• Aim of the exercise
Reproduce each line of the entries that carries "layout".
<<<<
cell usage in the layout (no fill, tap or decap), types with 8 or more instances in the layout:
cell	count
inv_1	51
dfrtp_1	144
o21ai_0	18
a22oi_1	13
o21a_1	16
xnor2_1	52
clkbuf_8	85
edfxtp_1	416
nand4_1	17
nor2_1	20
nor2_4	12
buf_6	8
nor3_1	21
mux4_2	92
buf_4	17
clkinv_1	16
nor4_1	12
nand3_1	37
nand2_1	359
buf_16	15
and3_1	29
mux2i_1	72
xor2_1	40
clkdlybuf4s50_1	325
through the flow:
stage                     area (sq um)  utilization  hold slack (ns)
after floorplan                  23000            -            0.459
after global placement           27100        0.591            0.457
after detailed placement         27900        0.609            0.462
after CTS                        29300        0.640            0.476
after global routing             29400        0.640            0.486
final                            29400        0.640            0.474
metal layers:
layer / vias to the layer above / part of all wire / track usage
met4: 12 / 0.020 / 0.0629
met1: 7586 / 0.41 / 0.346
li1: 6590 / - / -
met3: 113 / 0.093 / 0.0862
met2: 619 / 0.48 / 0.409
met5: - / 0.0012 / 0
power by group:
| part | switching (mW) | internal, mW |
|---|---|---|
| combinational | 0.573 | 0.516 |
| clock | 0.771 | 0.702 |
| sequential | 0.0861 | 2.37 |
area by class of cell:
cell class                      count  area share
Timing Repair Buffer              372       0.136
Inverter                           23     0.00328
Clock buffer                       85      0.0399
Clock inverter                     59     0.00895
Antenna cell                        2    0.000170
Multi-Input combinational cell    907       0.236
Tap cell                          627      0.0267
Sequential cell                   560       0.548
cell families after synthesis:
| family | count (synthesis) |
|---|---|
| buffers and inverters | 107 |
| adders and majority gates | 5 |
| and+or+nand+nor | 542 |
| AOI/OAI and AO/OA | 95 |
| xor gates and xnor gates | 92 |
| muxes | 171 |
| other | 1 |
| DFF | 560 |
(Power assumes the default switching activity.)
**src/rtl/pid_engine_mc_if.sv**
```systemverilog
// Measurement, configuration and result bundle for pid_engine_mc.
// master = requester / configurator side, slave = the engine.
interface pid_engine_mc_if #(
    parameter int N_CH = 4,
    parameter int W    = 14
);
    localparam int CHW = (N_CH > 1) ? $clog2(N_CH) : 1;

    logic                  meas_vld;
    logic [CHW-1:0]        meas_ch;
    logic signed [W-1:0]   meas;
    logic                  meas_rdy;
    logic                  cfg_we;
    logic [CHW-1:0]        cfg_ch;
    logic [2:0]            cfg_sel;
    logic signed [W-1:0]   cfg_data;
    logic                  duty_vld;
    logic [CHW-1:0]        duty_ch;
    logic signed [W-1:0]   duty;
    logic                  ch_err;
    logic                  busy;

    modport master (
        output meas_vld, meas_ch, meas, cfg_we, cfg_ch, cfg_sel, cfg_data,
        input  meas_rdy, duty_vld, duty_ch, duty, ch_err, busy
    );

    modport slave (
        input  meas_vld, meas_ch, meas, cfg_we, cfg_ch, cfg_sel, cfg_data,
        output meas_rdy, duty_vld, duty_ch, duty, ch_err, busy
    );
endinterface

```
**src/rtl/pid_engine_mc.sv**
```systemverilog
// Multi-channel PID engine: per-channel setpoint/gains/loop state, one shared
// sequential radix-2 Booth multiplier for the P, I and D products.
//
// state  | meaning
// -------+-----------------------------------------------------------
// IDLE   | ready for a measurement (meas_rdy=1)
// ERR    | form saturated error, integrator sum and derivative
// PMUL   | W Booth steps of Kp * err
// IMUL   | W Booth steps of Ki * sum
// DMUL   | W Booth steps of Kd * derr
// OUT    | saturate P+I+D into duty, write back SumErr/PrevErr
module pid_engine_mc #(
    parameter int N_CH = 4,
    parameter int W    = 14,
    parameter int FRAC = 12
) (
    input logic            clk,
    input logic            rst,
    pid_engine_mc_if.slave bus
);
    localparam int CHW  = (N_CH > 1) ? $clog2(N_CH) : 1;
    localparam int CNTW = $clog2(W + 1);
    localparam logic [CHW:0]    N_CH_V   = (CHW + 1)'(N_CH);
    localparam logic [CNTW-1:0] CNT_LOAD = CNTW'(W - 1);

    typedef enum logic [2:0] {S_IDLE, S_ERR, S_PMUL, S_IMUL, S_DMUL, S_OUT} state_t;

    state_t                state_q, state_d;
    logic [CHW-1:0]        ch_q, ch_d;
    logic signed [W-1:0]   meas_q, meas_d;
    logic signed [W-1:0]   lat_xset_q, lat_xset_d, lat_kp_q, lat_kp_d;
    logic signed [W-1:0]   lat_ki_q, lat_ki_d, lat_kd_q, lat_kd_d;
    logic signed [W-1:0]   lat_prev_q, lat_prev_d;
    logic signed [W-1:0]   err_q, err_d, isum_q, isum_d, derr_q, derr_d;
    logic signed [2*W+1:0] bp_q, bp_d;
    logic signed [W:0]     mcand_q, mcand_d;
    logic [CNTW-1:0]       cnt_q, cnt_d;
    logic signed [W+1:0]   pterm_q, pterm_d, iterm_q, iterm_d, dterm_q, dterm_d;
    logic                  clr_pend_q, clr_pend_d;
    logic                  duty_vld_q, duty_vld_d;
    logic [CHW-1:0]        duty_ch_q, duty_ch_d;
    logic signed [W-1:0]   duty_q, duty_d;
    logic                  ch_err_q, ch_err_d;

    logic signed [W-1:0]   xset_q [N_CH], xset_d [N_CH];
    logic signed [W-1:0]   kp_q [N_CH], kp_d [N_CH];
    logic signed [W-1:0]   ki_q [N_CH], ki_d [N_CH];
    logic signed [W-1:0]   kd_q [N_CH], kd_d [N_CH];
    logic signed [W-1:0]   sumerr_q [N_CH], sumerr_d [N_CH];
    logic signed [W-1:0]   preverr_q [N_CH], preverr_d [N_CH];

    logic signed [W:0]     a_cur, a_nxt;
    logic signed [2*W+1:0] bp_step;
    logic signed [2*W-1:0] prod;
    logic signed [W+1:0]   term;
    logic signed [W-1:0]   err_v, sum_v, derr_v;
    logic                  meas_ok, cfg_ok, accept, inflight, clr_req, clr_hit, clr_now;
    logic [CHW-1:0]        infl_ch;

    function automatic logic signed [W+3:0] sx4(input logic signed [W-1:0] v);
        return {{4{v[W-1]}}, v};
    endfunction

    function automatic logic signed [W+3:0] sx2(input logic signed [W+1:0] v);
        return {{2{v[W+1]}}, v};
    endfunction

    function automatic logic signed [W-1:0] sat_w(input logic signed [W+3:0] x);
        if (x[W+3:W-1] == {5{x[W+3]}})
            return x[W-1:0];
        else if (x[W+3])
            return {1'b1, {(W-1){1'b0}}};
        else
            return {1'b0, {(W-1){1'b1}}};
    endfunction

    function automatic logic signed [W+1:0] sat_t(input logic signed [2*W-1:0] x);
        if (x[2*W-1:W+1] == {(W-1){x[2*W-1]}})
            return x[W+1:0];
        else if (x[2*W-1])
            return {1'b1, {(W+1){1'b0}}};
        else
            return {1'b0, {(W+1){1'b1}}};
    endfunction

    // Booth register layout: {A (W+1 bits), multiplier (W bits), q[-1]}.
    // The extra A bit absorbs A - M when M is the most negative gain.
    function automatic logic signed [2*W+1:0] booth_load(input logic signed [W-1:0] m);
        return {{(W+1){1'b0}}, m, 1'b0};
    endfunction

    always_comb begin
        state_d    = state_q;
        ch_d       = ch_q;
        meas_d     = meas_q;
        lat_xset_d = lat_xset_q;
        lat_kp_d   = lat_kp_q;
        lat_ki_d   = lat_ki_q;
        lat_kd_d   = lat_kd_q;
        lat_prev_d = lat_prev_q;
        err_d      = err_q;
        isum_d     = isum_q;
        derr_d     = derr_q;
        bp_d       = bp_q;
        mcand_d    = mcand_q;
        cnt_d      = cnt_q;
        pterm_d    = pterm_q;
        iterm_d    = iterm_q;
        dterm_d    = dterm_q;
        clr_pend_d = clr_pend_q;
        duty_vld_d = 1'b0;
        duty_ch_d  = duty_ch_q;
        duty_d     = duty_q;
        ch_err_d   = 1'b0;
        xset_d     = xset_q;
        kp_d       = kp_q;
        ki_d       = ki_q;
        kd_d       = kd_q;
        sumerr_d   = sumerr_q;
        preverr_d  = preverr_q;
        clr_now    = 1'b0;

        a_cur = bp_q[2*W+1:W+1];
        case (bp_q[1:0])
            2'b01:   a_nxt = a_cur + mcand_q;
            2'b10:   a_nxt = a_cur - mcand_q;
            default: a_nxt = a_cur;
        endcase
        bp_step = {a_nxt[W], a_nxt, bp_q[W:1]};
        prod    = bp_step[2*W:1];
        term    = sat_t(prod >>> FRAC);

        err_v  = sat_w(sx4(meas_q) - sx4(lat_xset_q));
        sum_v  = sat_w(sx4(sumerr_q[ch_q]) + sx4(err_v));
        derr_v = sat_w(sx4(err_v) - sx4(lat_prev_q));

        meas_ok  = {1'b0, bus.meas_ch} < N_CH_V;
        cfg_ok   = {1'b0, bus.cfg_ch} < N_CH_V;
        accept   = (state_q == S_IDLE) && bus.meas_vld;
        infl_ch  = (state_q == S_IDLE) ? bus.meas_ch : ch_q;
        inflight = (state_q != S_IDLE) || (accept && meas_ok);
        clr_req  = bus.cfg_we && (bus.cfg_sel == 3'd4) && cfg_ok;
        clr_hit  = clr_req && inflight && (bus.cfg_ch == infl_ch);
        if (clr_hit)
            clr_pend_d = 1'b1;

        case (state_q)
            S_IDLE: begin
                if (accept) begin
                    if (meas_ok) begin
                        ch_d       = bus.meas_ch;
                        meas_d     = bus.meas;
                        lat_xset_d = xset_q[bus.meas_ch];
                        lat_kp_d   = kp_q[bus.meas_ch];
                        lat_ki_d   = ki_q[bus.meas_ch];
                        lat_kd_d   = kd_q[bus.meas_ch];
                        lat_prev_d = preverr_q[bus.meas_ch];
                        state_d    = S_ERR;
                    end else begin
                        ch_err_d = 1'b1;
                    end
                end
            end
            S_ERR: begin
                err_d   = err_v;
                isum_d  = sum_v;
                derr_d  = derr_v;
                bp_d    = booth_load(err_v);
                mcand_d = {lat_kp_q[W-1], lat_kp_q};
                cnt_d   = CNT_LOAD;
                state_d = S_PMUL;
            end
            S_PMUL: begin
                bp_d  = bp_step;
                cnt_d = cnt_q - CNTW'(1);
                if (cnt_q == '0) begin
                    pterm_d = term;
                    bp_d    = booth_load(isum_q);
                    mcand_d = {lat_ki_q[W-1], lat_ki_q};
                    cnt_d   = CNT_LOAD;
                    state_d = S_IMUL;
                end
            end
            S_IMUL: begin
                bp_d  = bp_step;
                cnt_d = cnt_q - CNTW'(1);
                if (cnt_q == '0) begin
                    iterm_d = term;
                    bp_d    = booth_load(derr_q);
                    mcand_d = {lat_kd_q[W-1], lat_kd_q};
                    cnt_d   = CNT_LOAD;
                    state_d = S_DMUL;
                end
            end
            S_DMUL: begin
                bp_d  = bp_step;
                cnt_d = cnt_q - CNTW'(1);
                if (cnt_q == '0) begin
                    dterm_d = term;
                    state_d = S_OUT;
                end
            end
            S_OUT: begin
                duty_d     = sat_w(sx2(pterm_q) + sx2(iterm_q) + sx2(dterm_q));
                duty_ch_d  = ch_q;
                duty_vld_d = 1'b1;
                clr_now    = clr_pend_q || clr_hit;
                sumerr_d[ch_q]  = clr_now ? '0 : isum_q;
                preverr_d[ch_q] = clr_now ? '0 : err_q;
                clr_pend_d = 1'b0;
                state_d    = S_IDLE;
            end
            default: state_d = S_IDLE;
        endcase

        // A clear aimed at the in-flight channel is deferred to OUT via clr_pend.
        if (bus.cfg_we && cfg_ok) begin
            case (bus.cfg_sel)
                3'd0: xset_d[bus.cfg_ch] = bus.cfg_data;
                3'd1: kp_d[bus.cfg_ch]   = bus.cfg_data;
                3'd2: ki_d[bus.cfg_ch]   = bus.cfg_data;
                3'd3: kd_d[bus.cfg_ch]   = bus.cfg_data;
                3'd4: begin
                    if (!clr_hit) begin
                        sumerr_d[bus.cfg_ch]  = '0;
                        preverr_d[bus.cfg_ch] = '0;
                    end
                end
                default: ;
            endcase
        end
    end

    always_ff @(posedge clk) begin
        if (rst) begin
            state_q    <= S_IDLE;
            ch_q       <= '0;
            meas_q     <= '0;
            lat_xset_q <= '0;
            lat_kp_q   <= '0;
            lat_ki_q   <= '0;
            lat_kd_q   <= '0;
            lat_prev_q <= '0;
            err_q      <= '0;
            isum_q     <= '0;
            derr_q     <= '0;
            bp_q       <= '0;
            mcand_q    <= '0;
            cnt_q      <= '0;
            pterm_q    <= '0;
            iterm_q    <= '0;
            dterm_q    <= '0;
            clr_pend_q <= 1'b0;
            duty_vld_q <= 1'b0;
            duty_ch_q  <= '0;
            duty_q     <= '0;
            ch_err_q   <= 1'b0;
            for (int i = 0; i < N_CH; i++) begin
                xset_q[i]    <= '0;
                kp_q[i]      <= '0;
                ki_q[i]      <= '0;
                kd_q[i]      <= '0;
                sumerr_q[i]  <= '0;
                preverr_q[i] <= '0;
            end
        end else begin
            state_q    <= state_d;
            ch_q       <= ch_d;
            meas_q     <= meas_d;
            lat_xset_q <= lat_xset_d;
            lat_kp_q   <= lat_kp_d;
            lat_ki_q   <= lat_ki_d;
            lat_kd_q   <= lat_kd_d;
            lat_prev_q <= lat_prev_d;
            err_q      <= err_d;
            isum_q     <= isum_d;
            derr_q     <= derr_d;
            bp_q       <= bp_d;
            mcand_q    <= mcand_d;
            cnt_q      <= cnt_d;
            pterm_q    <= pterm_d;
            iterm_q    <= iterm_d;
            dterm_q    <= dterm_d;
            clr_pend_q <= clr_pend_d;
            duty_vld_q <= duty_vld_d;
            duty_ch_q  <= duty_ch_d;
            duty_q     <= duty_d;
            ch_err_q   <= ch_err_d;
            xset_q     <= xset_d;
            kp_q       <= kp_d;
            ki_q       <= ki_d;
            kd_q       <= kd_d;
            sumerr_q   <= sumerr_d;
            preverr_q  <= preverr_d;
        end
    end

    assign bus.meas_rdy = (state_q == S_IDLE);
    assign bus.busy     = (state_q != S_IDLE);
    assign bus.duty_vld = duty_vld_q;
    assign bus.duty_ch  = duty_ch_q;
    assign bus.duty     = duty_q;
    assign bus.ch_err   = ch_err_q;
endmodule

```
**src/flat_wrapper.sv**
```systemverilog
// flat-port wrapper written by rule: the top's interface ports become plain ports
module pid_engine_mc_flat 
#(
    parameter int N_CH = 4,
    parameter int W    = 14,
    parameter int FRAC = 12
)
  (clk, rst, bus_meas_vld, bus_meas_ch, bus_meas, bus_cfg_we, bus_cfg_ch, bus_cfg_sel, bus_cfg_data, bus_meas_rdy, bus_duty_vld, bus_duty_ch, bus_duty, bus_ch_err, bus_busy);
  pid_engine_mc_if #(.N_CH(N_CH), .W(W)) bus_i ();
  input logic clk;
  input logic rst;
  input wire logic [$bits(bus_i.meas_vld)-1:0] bus_meas_vld;
  input wire logic [$bits(bus_i.meas_ch)-1:0] bus_meas_ch;
  input wire logic [$bits(bus_i.meas)-1:0] bus_meas;
  input wire logic [$bits(bus_i.cfg_we)-1:0] bus_cfg_we;
  input wire logic [$bits(bus_i.cfg_ch)-1:0] bus_cfg_ch;
  input wire logic [$bits(bus_i.cfg_sel)-1:0] bus_cfg_sel;
  input wire logic [$bits(bus_i.cfg_data)-1:0] bus_cfg_data;
  output wire logic [$bits(bus_i.meas_rdy)-1:0] bus_meas_rdy;
  output wire logic [$bits(bus_i.duty_vld)-1:0] bus_duty_vld;
  output wire logic [$bits(bus_i.duty_ch)-1:0] bus_duty_ch;
  output wire logic [$bits(bus_i.duty)-1:0] bus_duty;
  output wire logic [$bits(bus_i.ch_err)-1:0] bus_ch_err;
  output wire logic [$bits(bus_i.busy)-1:0] bus_busy;
  assign bus_i.meas_vld = bus_meas_vld;
  assign bus_i.meas_ch = bus_meas_ch;
  assign bus_i.meas = bus_meas;
  assign bus_i.cfg_we = bus_cfg_we;
  assign bus_i.cfg_ch = bus_cfg_ch;
  assign bus_i.cfg_sel = bus_cfg_sel;
  assign bus_i.cfg_data = bus_cfg_data;
  assign bus_meas_rdy = bus_i.meas_rdy;
  assign bus_duty_vld = bus_i.duty_vld;
  assign bus_duty_ch = bus_i.duty_ch;
  assign bus_duty = bus_i.duty;
  assign bus_ch_err = bus_i.ch_err;
  assign bus_busy = bus_i.busy;
  pid_engine_mc #(.N_CH(N_CH), .W(W), .FRAC(FRAC)) u_core (.clk(clk), .rst(rst), .bus(bus_i));
endmodule
```
**src/rtl/stream_frame_sink_if.sv**
```systemverilog
// Avalon-ST pixel stream bundle: the source drives the beat fields and the sink drives ready.
interface stream_frame_sink_if #(
    parameter int unsigned DATA_W = 8
);
    logic              sink_ready;
    logic              sink_startofpacket;
    logic              sink_endofpacket;
    logic              sink_valid;
    logic [DATA_W-1:0] sink_data;

    modport master (
        input  sink_ready,
        output sink_startofpacket,
        output sink_endofpacket,
        output sink_valid,
        output sink_data
    );

    modport slave (
        output sink_ready,
        input  sink_startofpacket,
        input  sink_endofpacket,
        input  sink_valid,
        input  sink_data
    );
endinterface

```
**src/rtl/stream_frame_sink.sv**
```systemverilog
// Avalon-ST video sink: buffers ready-latency beats, checks frame framing and writes each
// pixel to a linear frame-buffer port, reporting good frames and sticky protocol errors.
module stream_frame_sink #(
    parameter int unsigned WIDTH         = 640,
    parameter int unsigned HEIGHT        = 480,
    parameter int unsigned DATA_W        = 8,
    parameter int unsigned ADDR_W        = 19,
    parameter int unsigned READY_LATENCY = 2,
    parameter int unsigned FIFO_DEPTH    = 8
) (
    input  logic                clock,
    input  logic                reset,
    stream_frame_sink_if.slave  st,
    output logic [ADDR_W-1:0]   wr_addr,
    output logic [DATA_W-1:0]   wr_data,
    output logic                wr_en,
    input  logic                wr_wait,
    input  logic                clear_errors,
    output logic                frame_done,
    output logic [15:0]         frame_count,
    output logic                err_overflow,
    output logic                err_short,
    output logic                err_long,
    output logic                err_orphan
);

    localparam int unsigned NumPix    = WIDTH * HEIGHT;
    localparam bit          SinglePix = (NumPix == 1);
    localparam int unsigned EntW      = DATA_W + 2;
    localparam int unsigned PtrW      = (FIFO_DEPTH > 1) ? $clog2(FIFO_DEPTH) : 1;
    localparam int unsigned CntW      = $clog2(FIFO_DEPTH + 1);
    localparam int unsigned ReadyThr  = FIFO_DEPTH - READY_LATENCY;
    localparam logic [ADDR_W-1:0] LastIdx = ADDR_W'(NumPix - 1);

    typedef enum logic [0:0] {StIdle, StRun} state_e;

    // ---------------- beat FIFO ----------------
    logic [EntW-1:0]   mem_q [FIFO_DEPTH];
    logic [PtrW-1:0]   wr_ptr_q, rd_ptr_q;
    logic [CntW-1:0]   count_q;

    logic              head_valid, head_sop, head_eop;
    logic [DATA_W-1:0] head_data;
    logic [EntW-1:0]   head;
    logic              push, pop, overflow_evt;

    function automatic logic [PtrW-1:0] ptr_inc(input logic [PtrW-1:0] p);
        return (p == PtrW'(FIFO_DEPTH - 1)) ? '0 : p + PtrW'(1);
    endfunction

    assign head       = mem_q[rd_ptr_q];
    assign head_valid = (count_q != '0);
    assign head_sop   = head[EntW-1];
    assign head_eop   = head[EntW-2];
    assign head_data  = head[DATA_W-1:0];

    // Capture does not re-check ready: beats arrive READY_LATENCY cycles after the grant.
    assign push         = st.sink_valid && ((count_q < CntW'(FIFO_DEPTH)) || pop);
    assign overflow_evt = st.sink_valid && !push;

    assign st.sink_ready = !reset && (count_q < CntW'(ReadyThr));

    always_ff @(posedge clock) begin
        if (push) begin
            mem_q[wr_ptr_q] <= {st.sink_startofpacket, st.sink_endofpacket, st.sink_data};
        end
    end

    always_ff @(posedge clock or posedge reset) begin
        if (reset) begin
            wr_ptr_q <= '0;
            rd_ptr_q <= '0;
            count_q  <= '0;
        end else begin
            if (push) begin
                wr_ptr_q <= ptr_inc(wr_ptr_q);
            end
            if (pop) begin
                rd_ptr_q <= ptr_inc(rd_ptr_q);
            end
            if (push && !pop) begin
                count_q <= count_q + CntW'(1);
            end else if (pop && !push) begin
                count_q <= count_q - CntW'(1);
            end
        end
    end

    // ---------------- framing FSM and write port ----------------
    state_e            state_q;
    logic [ADDR_W-1:0] idx_q;
    logic [ADDR_W-1:0] wr_addr_q;
    logic [DATA_W-1:0] wr_data_q;
    logic              wr_en_q;
    logic              wr_last_q;
    logic [15:0]       frame_count_q;
    logic              err_overflow_q, err_short_q, err_long_q, err_orphan_q;

    logic out_free, discard, load, accept_last;

    // The output register can take a new beat unless it holds a stalled request.
    assign out_free    = !wr_en_q || !wr_wait;
    assign discard     = head_valid && (state_q == StIdle) && !head_sop;
    assign load        = head_valid && out_free && !discard;
    assign pop         = discard || load;
    assign accept_last = wr_en_q && !wr_wait && wr_last_q;

    always_ff @(posedge clock or posedge reset) begin
        if (reset) begin
            state_q        <= StIdle;
            idx_q          <= '0;
            wr_addr_q      <= '0;
            wr_data_q      <= '0;
            wr_en_q        <= 1'b0;
            wr_last_q      <= 1'b0;
            frame_count_q  <= '0;
            err_overflow_q <= 1'b0;
            err_short_q    <= 1'b0;
            err_long_q     <= 1'b0;
            err_orphan_q   <= 1'b0;
        end else begin
            // Clear first so a coinciding error event below wins.
            if (clear_errors) begin
                err_overflow_q <= 1'b0;
                err_short_q    <= 1'b0;
                err_long_q     <= 1'b0;
                err_orphan_q   <= 1'b0;
            end
            if (overflow_evt) begin
                err_overflow_q <= 1'b1;
            end
            if (accept_last) begin
                frame_count_q <= frame_count_q + 16'd1;
            end
            if (out_free) begin
                wr_en_q   <= 1'b0;
                wr_last_q <= 1'b0;
            end
            if (discard) begin
                err_orphan_q <= 1'b1;
            end

            if (load) begin
                wr_en_q   <= 1'b1;
                wr_data_q <= head_data;
                wr_last_q <= 1'b0;
                if (head_sop) begin
                    // A SOP always (re)starts the frame at pixel 0.
                    if (state_q == StRun) begin
                        err_short_q <= 1'b1;
                    end
                    wr_addr_q <= '0;
                    idx_q     <= ADDR_W'(1);
                    if (head_eop) begin
                        state_q <= StIdle;
                        if (SinglePix) begin
                            wr_last_q <= 1'b1;
                        end else begin
                            err_short_q <= 1'b1;
                        end
                    end else if (SinglePix) begin
                        state_q    <= StIdle;
                        err_long_q <= 1'b1;
                    end else begin
                        state_q <= StRun;
                    end
                end else if (head_eop) begin
                    wr_addr_q <= idx_q;
                    state_q   <= StIdle;
                    if (idx_q == LastIdx) begin
                        wr_last_q <= 1'b1;
                    end else begin
                        err_short_q <= 1'b1;
                    end
                end else begin
                    wr_addr_q <= idx_q;
                    if (idx_q == LastIdx) begin
                        state_q    <= StIdle;
                        err_long_q <= 1'b1;
                    end else begin
                        idx_q <= idx_q + ADDR_W'(1);
                    end
                end
            end
        end
    end

    assign wr_addr      = wr_addr_q;
    assign wr_data      = wr_data_q;
    assign wr_en        = wr_en_q;
    assign frame_done   = accept_last;
    assign frame_count  = frame_count_q;
    assign err_overflow = err_overflow_q;
    assign err_short    = err_short_q;
    assign err_long     = err_long_q;
    assign err_orphan   = err_orphan_q;

endmodule

```
**src/flat_wrapper.sv**
```systemverilog
// flat-port wrapper written by rule: the top's interface ports become plain ports
module stream_frame_sink_flat 
#(
    parameter int unsigned WIDTH         = 640,
    parameter int unsigned HEIGHT        = 480,
    parameter int unsigned DATA_W        = 8,
    parameter int unsigned ADDR_W        = 19,
    parameter int unsigned READY_LATENCY = 2,
    parameter int unsigned FIFO_DEPTH    = 8
)
  (clock, reset, wr_addr, wr_data, wr_en, wr_wait, clear_errors, frame_done, frame_count, err_overflow, err_short, err_long, err_orphan, st_sink_ready, st_sink_startofpacket, st_sink_endofpacket, st_sink_valid, st_sink_data);
  stream_frame_sink_if #(.DATA_W(DATA_W)) st_i ();
  input  logic clock;
  input  logic reset;
  output logic [ADDR_W-1:0] wr_addr;
  output logic [DATA_W-1:0] wr_data;
  output logic wr_en;
  input  logic wr_wait;
  input  logic clear_errors;
  output logic frame_done;
  output logic [15:0] frame_count;
  output logic err_overflow;
  output logic err_short;
  output logic err_long;
  output logic err_orphan;
  output wire logic [$bits(st_i.sink_ready)-1:0] st_sink_ready;
  input wire logic [$bits(st_i.sink_startofpacket)-1:0] st_sink_startofpacket;
  input wire logic [$bits(st_i.sink_endofpacket)-1:0] st_sink_endofpacket;
  input wire logic [$bits(st_i.sink_valid)-1:0] st_sink_valid;
  input wire logic [$bits(st_i.sink_data)-1:0] st_sink_data;
  assign st_sink_ready = st_i.sink_ready;
  assign st_i.sink_startofpacket = st_sink_startofpacket;
  assign st_i.sink_endofpacket = st_sink_endofpacket;
  assign st_i.sink_valid = st_sink_valid;
  assign st_i.sink_data = st_sink_data;
  stream_frame_sink #(.WIDTH(WIDTH), .HEIGHT(HEIGHT), .DATA_W(DATA_W), .ADDR_W(ADDR_W), .READY_LATENCY(READY_LATENCY), .FIFO_DEPTH(FIFO_DEPTH)) u_core (.clock(clock), .reset(reset), .st(st_i), .wr_addr(wr_addr), .wr_data(wr_data), .wr_en(wr_en), .wr_wait(wr_wait), .clear_errors(clear_errors), .frame_done(frame_done), .frame_count(frame_count), .err_overflow(err_overflow), .err_short(err_short), .err_long(err_long), .err_orphan(err_orphan));
endmodule
```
>>>>
• Written solution
cell usage in the layout (no fill, tap or decap), types with 8 or more instances in the layout:
    // Booth register layout: {A (W+1 bits), multiplier (W bits), q[-1]}.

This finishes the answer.